P-Value : What & Why ?

What is a p-value?

The p-value helps you decide whether the effect you observed is statistically significant or just happened by random chance. The p-value gives you a number between 0 and 1 that tells you how surprising your results are.

Interpret the p-value:

Let’s assume, we set the probability benchmark at 5%: If the p-value is higher than 5%, the results are likely due to chance and we do not reject the null hypothesis. However, if the p-value is equal to or less than 5% (very low), the results are unlikely due to chance. We may reject the null hypothesis in this case.

When is p-value used?

In A/B testing or marketing experiments, such as: Testing two versions of an email campaign Comparing conversion rates before and after a new website layout Evaluating impact of an ad on sales

Real-World Example: Marketing Campaign Effectiveness

Your company runs a new email campaign to improve purchases. - Group A: Sent the standard email - Group B: Sent the new marketing email

Hypotheses:

Null hypothesis (H₀): The new campaign has no effect on sales.
Alternative hypothesis (H₁): The new campaign increases sales.

After one week:

You want to test if the new email led to significantly higher sales

You find:

Email B generated $110 average sales.
Email A generated $100 average sales.
p-value = 0.02

This means:

“If both emails were equally effective (null is true), there’s only a 2% chance I would’ve seen this big a difference just by luck.”

So, you reject the null hypothesis and say:

“The new email is likely more effective.”

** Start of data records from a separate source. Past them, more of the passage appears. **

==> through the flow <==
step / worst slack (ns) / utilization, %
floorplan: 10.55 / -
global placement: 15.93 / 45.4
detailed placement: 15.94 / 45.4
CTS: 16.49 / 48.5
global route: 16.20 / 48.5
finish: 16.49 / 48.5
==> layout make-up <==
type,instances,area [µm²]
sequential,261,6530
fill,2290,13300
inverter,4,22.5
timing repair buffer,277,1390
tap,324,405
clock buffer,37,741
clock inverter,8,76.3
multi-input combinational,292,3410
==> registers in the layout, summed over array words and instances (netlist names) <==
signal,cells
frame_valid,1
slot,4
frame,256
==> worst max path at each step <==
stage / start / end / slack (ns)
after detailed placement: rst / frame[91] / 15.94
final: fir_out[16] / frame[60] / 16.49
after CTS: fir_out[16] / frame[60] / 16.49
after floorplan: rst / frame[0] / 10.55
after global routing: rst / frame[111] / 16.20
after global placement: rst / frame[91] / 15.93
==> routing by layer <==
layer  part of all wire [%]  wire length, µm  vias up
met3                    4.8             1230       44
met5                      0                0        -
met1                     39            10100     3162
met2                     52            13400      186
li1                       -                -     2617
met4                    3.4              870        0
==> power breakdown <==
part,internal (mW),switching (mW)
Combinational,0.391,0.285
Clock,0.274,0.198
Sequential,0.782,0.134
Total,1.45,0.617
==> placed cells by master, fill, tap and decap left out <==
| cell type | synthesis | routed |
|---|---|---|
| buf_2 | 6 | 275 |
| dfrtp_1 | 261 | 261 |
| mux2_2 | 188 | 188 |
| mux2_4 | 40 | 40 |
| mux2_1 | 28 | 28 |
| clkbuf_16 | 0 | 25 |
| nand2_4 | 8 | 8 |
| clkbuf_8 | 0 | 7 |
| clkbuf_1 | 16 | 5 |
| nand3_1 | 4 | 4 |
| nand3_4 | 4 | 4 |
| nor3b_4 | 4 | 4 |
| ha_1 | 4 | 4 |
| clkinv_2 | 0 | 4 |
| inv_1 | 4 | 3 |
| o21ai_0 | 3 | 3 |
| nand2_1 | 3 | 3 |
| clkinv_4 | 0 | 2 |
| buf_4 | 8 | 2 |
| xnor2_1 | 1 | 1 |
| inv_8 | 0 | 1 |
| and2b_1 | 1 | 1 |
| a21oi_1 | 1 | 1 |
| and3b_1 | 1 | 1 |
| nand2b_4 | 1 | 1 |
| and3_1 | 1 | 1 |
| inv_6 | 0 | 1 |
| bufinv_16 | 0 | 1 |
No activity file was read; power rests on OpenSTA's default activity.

Let's simulate synthetic data using Python

Python Code:

import numpy as np
from scipy.stats import ttest_ind
import matplotlib.pyplot as plt

# Set seed for reproducibility
np.random.seed(42)

# Simulate daily sales (in $) over 50 users
# Group A: Standard campaign
group_A_sales = np.random.normal(loc=100, scale=15, size=50)

# Group B: New campaign (better performance)
group_B_sales = np.random.normal(loc=110, scale=15, size=50)

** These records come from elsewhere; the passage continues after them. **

$ cat config.mk
export PLATFORM = sky130hd
export DESIGN_NAME = msx_slots
export DESIGN_NICKNAME = d
export VERILOG_FILES = /design/src/hdl/msx_pkg.sv /design/src/hdl/cart_ascii8.sv /design/src/hdl/cart_konami.sv /design/src/hdl/msx_slots.sv /design/src/hdl/ram_mapper.sv /design/src/hdl/slot_decoder.sv /design/src/hdl/slot_expander.sv
export SDC_FILE = /design/constraint.sdc
export NUM_CORES = 1
export LEC_CHECK = 0
export ABC_AREA = 0
export BUFFER_PORTS_ARGS = -buffer_cell sky130_fd_sc_hd__clkbuf_2
export CAP_MARGIN = 20
export CELL_PAD_IN_SITES_DETAIL_PLACEMENT = 1
export CELL_PAD_IN_SITES_GLOBAL_PLACEMENT = 1
export CORE_AREA = 2 2 555 557
export DETAILED_ROUTE_END_ITERATION = 8
export DIE_AREA = 0 0 557 559
export GPL_TIMING_DRIVEN = 0
export PLACE_DENSITY = 0.3
export SLEW_MARGIN = 20
export SYNTH_ARGS = -nofsm -noshare
export SYNTH_HDL_FRONTEND = slang
export SYNTH_HIERARCHICAL = 1
export SYNTH_SLANG_ARGS = --single-unit
export TNS_END_PERCENT = 100
$ cat constraint.sdc
create_clock -name clk -period 23.2 [get_ports clk]
set_clock_uncertainty 0.2 [all_clocks]
set_input_delay 1.16 -clock clk [delete_from_list [all_inputs] [get_ports clk]]
set_output_delay 1.16 -clock clk [all_outputs]
set_load 0.03 [all_outputs]
$ cat src/hdl/msx_pkg.sv
package msx_pkg;

   // external memory address and bank register widths
   localparam int RAM_ADDR_W = 27;
   localparam int BANK_W     = 8;

   // one cycle of z80 bus state
   typedef struct packed {
      logic [15:0] addr;
      logic [7:0]  dout;
      logic        wr;
      logic        rd;
      logic        mreq;
      logic        iorq;
      logic        m1;
   } cpu_bus_t;

   // address translation kind of a 16 KB block
   typedef enum logic [3:0] {
      MAPPER_UNUSED = 4'd0,
      MAPPER_NONE   = 4'd1,
      MAPPER_LINEAR = 4'd2,
      MAPPER_ASCII8 = 4'd3,
      MAPPER_KONAMI = 4'd4,
      MAPPER_RAM    = 4'd5
   } mapper_t;

   // layout entry for slot / subslot / block
   typedef struct packed {
      logic [3:0] ref_ram;
      // in 16 KB units
      logic [1:0] offset_ram;
      mapper_t    mapper;
   } block_t;

   // memory region descriptor
   typedef struct packed {
      logic [RAM_ADDR_W-1:0] addr;
      // size in 16 KB units
      logic [15:0]           size;
      logic                  ro;
   } lookup_ram_t;

endpackage

$ cat src/hdl/cart_ascii8.sv
`timescale 1ns/1ps

module cart_ascii8 (
   input  logic                   clk,
   input  logic                   reset,
   input  msx_pkg::cpu_bus_t      bus,
   input  logic                   cs,
   input  logic [15:0]            rom_size,
   output logic [msx_pkg::RAM_ADDR_W-1:0] mem_addr,
   output logic                   unmapped
);

   logic [msx_pkg::BANK_W-1:0]     bank [4];
   logic [msx_pkg::BANK_W-1:0]     cur_bank;
   logic [1:0]                     rd_idx;
   logic                           bank_wr;
   logic                           in_range;
   logic [msx_pkg::RAM_ADDR_W-1:0] rom_mask;

   // bank switch window 6000-7FFF
   assign bank_wr = cs & bus.mreq & bus.wr & (bus.addr[15:13] == 3'b011);

   always_ff @(posedge clk) begin
      if (reset) begin
         bank[0] <= '0;
         bank[1] <= '0;
         bank[2] <= '0;
         bank[3] <= '0;
      end else if (bank_wr) begin
         bank[bus.addr[12:11]] <= bus.dout;
      end
   end

   // 8 KB pages 4000-BFFF map to banks 0..3
   assign rd_idx   = 2'(bus.addr[15:13] - 3'd2);
   assign cur_bank = bank[rd_idx];
   assign in_range = (bus.addr[15:14] == 2'b01) | (bus.addr[15:14] == 2'b10);

   // wrap at image size
   assign rom_mask = (msx_pkg::RAM_ADDR_W'(rom_size) << 14) - 1'b1;

   assign mem_addr = msx_pkg::RAM_ADDR_W'({cur_bank, bus.addr[12:0]}) & rom_mask;
   assign unmapped = cs & ~in_range;

endmodule

$ cat src/hdl/cart_konami.sv
`timescale 1ns/1ps

module cart_konami (
   input  logic                   clk,
   input  logic                   reset,
   input  msx_pkg::cpu_bus_t      bus,
   input  logic                   cs,
   input  logic [15:0]            rom_size,
   output logic [msx_pkg::RAM_ADDR_W-1:0] mem_addr,
   output logic                   unmapped
);

   // bank 0 never written, stays at 0
   logic [msx_pkg::BANK_W-1:0]     bank [4];
   logic [msx_pkg::BANK_W-1:0]     cur_bank;
   logic [1:0]                     idx;
   logic                           bank_wr;
   logic                           in_range;
   logic [msx_pkg::RAM_ADDR_W-1:0] rom_mask;

   assign idx = 2'(bus.addr[15:13] - 3'd2);

   // switch windows 6000, 8000 and A000
   assign bank_wr = cs & bus.mreq & bus.wr &
                    (bus.addr[15:13] inside {3'd3, 3'd4, 3'd5});

   always_ff @(posedge clk) begin
      if (reset) begin
         bank[0] <= 8'd0;
         bank[1] <= 8'd1;
         bank[2] <= 8'd2;
         bank[3] <= 8'd3;
      end else if (bank_wr) begin
         bank[idx] <= bus.dout;
      end
   end

   assign cur_bank = bank[idx];
   assign in_range = (bus.addr[15:14] == 2'b01) | (bus.addr[15:14] == 2'b10);

   assign rom_mask = (msx_pkg::RAM_ADDR_W'(rom_size) << 14) - 1'b1;

   // same 8 KB layout as ascii8
   assign mem_addr = msx_pkg::RAM_ADDR_W'({cur_bank, bus.addr[12:0]}) & rom_mask;
   assign unmapped = cs & ~in_range;

endmodule

$ cat src/hdl/msx_slots.sv
`timescale 1ns/1ps

module msx_slots #(
   parameter int RAM_BLOCK_BITS = 8
) (
   input  logic                   clk,
   input  logic                   reset,
   input  msx_pkg::cpu_bus_t      bus,
   input  logic [1:0]             active_slot,
   input  logic [3:0]             expander_en,
   input  msx_pkg::block_t        slot_layout [64],
   input  msx_pkg::lookup_ram_t   lookup_ram [16],
   output logic [msx_pkg::RAM_ADDR_W-1:0] ram_addr,
   output logic [7:0]             ram_din,
   output logic                   ram_rnw,
   output logic                   ram_ce,
   input  logic [7:0]             ram_dout,
   output logic [7:0]             cpu_din
);

   localparam int AW = msx_pkg::RAM_ADDR_W;

   logic [1:0]       subslot;
   logic             exp_access;
   logic [7:0]       exp_dout;
   logic [AW-1:0]    base;
   logic [15:0]      size;
   logic             ro;
   logic [1:0]       offset_ram;
   msx_pkg::mapper_t mapper;

   slot_expander expander0 (
      .clk         (clk),
      .reset       (reset),
      .bus         (bus),
      .active_slot (active_slot),
      .expander_en (expander_en),
      .subslot     (subslot),
      .exp_access  (exp_access),
      .exp_dout    (exp_dout)
   );

   slot_decoder decoder0 (
      .slot_layout (slot_layout),
      .lookup_ram  (lookup_ram),
      .active_slot (active_slot),
      .subslot     (subslot),
      .block       (bus.addr[15:14]),
      .base        (base),
      .size        (size),
      .ro          (ro),
      .offset_ram  (offset_ram),
      .mapper      (mapper)
   );

   // cartridge mappers, one select each
   logic [AW-1:0] ascii8_addr;
   logic [AW-1:0] konami_addr;
   logic          ascii8_unmapped;
   logic          konami_unmapped;

   cart_ascii8 ascii8 (
      .clk      (clk),
      .reset    (reset),
      .bus      (bus),
      .cs       (mapper == msx_pkg::MAPPER_ASCII8),
      .rom_size (size),
      .mem_addr (ascii8_addr),
      .unmapped (ascii8_unmapped)
   );

   cart_konami konami (
      .clk      (clk),
      .reset    (reset),
      .bus      (bus),
      .cs       (mapper == msx_pkg::MAPPER_KONAMI),
      .rom_size (size),
      .mem_addr (konami_addr),
      .unmapped (konami_unmapped)
   );

   logic [AW-1:0] ram_page_addr;
   logic [7:0]    mapper_io_dout;

   ram_mapper #(
      .RAM_BLOCK_BITS (RAM_BLOCK_BITS)
   ) msx2_ram (
      .clk       (clk),
      .reset     (reset),
      .bus       (bus),
      .page_addr (ram_page_addr),
      .io_dout   (mapper_io_dout)
   );

   // offset within the block's memory region
   logic [AW-1:0] none_addr;
   logic [AW-1:0] linear_addr;
   logic [AW-1:0] mapper_addr;

   assign none_addr   = (AW'(offset_ram) << 14) + AW'(bus.addr[13:0]);
   assign linear_addr = AW'(bus.addr) & ((AW'(size) << 14) - 1'b1);

   always_comb begin
      case (mapper)
         msx_pkg::MAPPER_NONE:   mapper_addr = none_addr;
         msx_pkg::MAPPER_LINEAR: mapper_addr = linear_addr;
         msx_pkg::MAPPER_ASCII8: mapper_addr = ascii8_addr;
         msx_pkg::MAPPER_KONAMI: mapper_addr = konami_addr;
         msx_pkg::MAPPER_RAM:    mapper_addr = ram_page_addr;
         default:                mapper_addr = '0;
      endcase
   end

   assign ram_addr = base + mapper_addr;

   logic mem_unmapped;
   logic mem_mapped;

   assign mem_unmapped = ascii8_unmapped | konami_unmapped;

   // memory cycle that reaches external memory
   assign mem_mapped = bus.mreq & (mapper != msx_pkg::MAPPER_UNUSED) &
                       ~mem_unmapped & ~exp_access;

   assign ram_ce  = mem_mapped & (bus.rd | (bus.wr & ~ro));
   assign ram_rnw = bus.rd;
   assign ram_din = bus.dout;

   // idle sources sit at FF
   assign cpu_din = exp_dout
                  & mapper_io_dout
                  & ((mem_mapped & bus.rd) ? ram_dout : 8'hFF);

endmodule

# Perform two-sample t-test
t_stat, p_val = ttest_ind(group_B_sales, group_A_sales)

# Print summary
print("Average Sales - Group A (Standard): $", round(np.mean(group_A_sales), 2))
print("Average Sales - Group B (New): $", round(np.mean(group_B_sales), 2))
print("t-statistic:", round(t_stat, 2))
print("p-value:", round(p_val, 5))

# Visualize
plt.figure(figsize=(8, 5))
plt.hist(group_A_sales, bins=10, alpha=0.6, label='Standard Campaign (Group A)')
plt.hist(group_B_sales, bins=10, alpha=0.6, label='New Campaign (Group B)')
plt.axvline(np.mean(group_A_sales), color='blue', linestyle='dashed')
plt.axvline(np.mean(group_B_sales), color='green', linestyle='dashed')
plt.legend()
plt.title("Sales Distribution: Standard vs New Campaign")
plt.xlabel("Sales ($)")
plt.ylabel("Number of Customers")
plt.grid(True)
plt.tight_layout()
plt.show()

Sample Output:

Average Sales - Group A (Standard): $99.61
Average Sales - Group B (New): $109.91
t-statistic: 3.49
p-value: 0.00078

Interpretation:

The average sales in the new campaign group is significantly higher.
The p-value = 0.00078, which is much less than 0.05.
We reject the null hypothesis → The new campaign is statistically more effective.

What p-value is not:

It’s not the chance that your hypothesis is true.
It’s not a guarantee — just evidence based on probability.
A p-value of 0.02 doesn’t mean 98% chance the new email works — it means 2% chance this result came from random noise.

Summary

P-Value is used to decide whether a result is statistically significant.
A low p-value (typically ≤ 0.05) means your result is unlikely due to chance, so you reject the null hypothesis.
A high p-value means the result could easily happen by chance — so you don’t reject the null.
Smaller p-value = stronger evidence that there’s a real effect.